What is the origin of mule in test mule?
It may have originated in Italian rather than English, because the 1964 Road and Track vol. 16, page 43 says:
had built a pair of muletti — "mules" — whose design had been hastily roughed out by the same internal talent that had drawn up the Dischi Volanti and many other "house" designs. The workmanship of these muletti also was rough as they were never intended to be seen by the public.
There are slightly earlier examples in English:
1962 Road and Track, Volume 14, page 124:
After this crash, the practice/testing "mule" was hauled out, the salvageable pieces from Gurney's previous mount installed. On the day following the crash, Dashing Dan qualified at 149.019-mph, what was ultimately to be 17th fastest.
1960 Car & Driver, Volume 6, page 46:
With a rough fiberglass body this became the "Mule", which went down to Sebring for on-the-spot trials while the actual race car was completed... the Mule was revised and cleaned up in detail to be exactly like the race SS, but the ax fell on the project before the ex-Mule could be assembled ... this car, the Mule...
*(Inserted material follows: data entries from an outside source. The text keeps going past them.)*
<file path="config.mk">
export PLATFORM = sky130hd
export DESIGN_NAME = pfcs_top
export DESIGN_NICKNAME = d
export VERILOG_FILES = /design/src/logic/pfcs_pkg.sv /design/src/logic/pfcs_top.sv /design/src/logic/pfcs_sync.sv /design/src/logic/pfcs_resolve.sv
export SDC_FILE = /design/constraint.sdc
export NUM_CORES = 1
export LEC_CHECK = 0
export ABC_AREA = 1
export BUFFER_PORTS_ARGS = -buffer_cell sky130_fd_sc_hd__clkbuf_2
export CAP_MARGIN = 25
export CORE_MARGIN = 3
export CORE_UTILIZATION = 40
export CTS_CLUSTER_DIAMETER = 80
export DETAILED_ROUTE_END_ITERATION = 8
export PLACE_DENSITY = 0.81
export RECOVER_POWER = 25
export SLEW_MARGIN = 15
export SYNTH_ARGS = -nofsm -noshare
export SYNTH_HDL_FRONTEND = slang
export SYNTH_SLANG_ARGS = --single-unit
</file>
<file path="constraint.sdc">
create_clock -name aclk -period 1.4 [get_ports aclk]
set_clock_uncertainty 0.1 [all_clocks]
set_input_delay 0.28 -clock aclk [delete_from_list [all_inputs] [get_ports aclk]]
set_output_delay 0.28 -clock aclk [all_outputs]
set_load 0.02 [all_outputs]
</file>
1957 Car and Drive, volume 3, page 72
...while the SS in both "Mule" and "show" variants ran they went like stink. The officially released lap time set by Fangio at Sebring in the prototype Mule was 3:27.2, a very respectable figure.
1956 Road & Track, volume 8, page 220
Chevrolet's practice car had fiberglass body, was called "the mule"
There is earlier literal use of "test mule", such as in the 1955 Journal of the American Veterinary Medical Association, Volume 126, page 285
When test mule 1434 and test horse 1121 were subsequently challenged with a known strain of virus, both promptly developed clinical symptoms of infectious anemia
In French or Italian, car racing teams were/are called "écurie (de course)" or "scuderia", literally racing stable: the race cars are the horses and the replacement car is called in French "le mulet" (the mule) and in Italian "il muletto".
Both in French and in English, the sense of mule/mulet later extended to development cars (testbed vehicle equipped with prototype components requiring evaluation).
The italian Wikipedia article on muletto refers to a French origin of that Italian word, because in italian, the animal is a "mulo".
However, I have any other evidence to support a French/Italian origin of "mule" in the sense of evaluation prototype. Even if the word is quite common in French, I only found one occurence in the very view Google books on car racing: the book was written in 1958.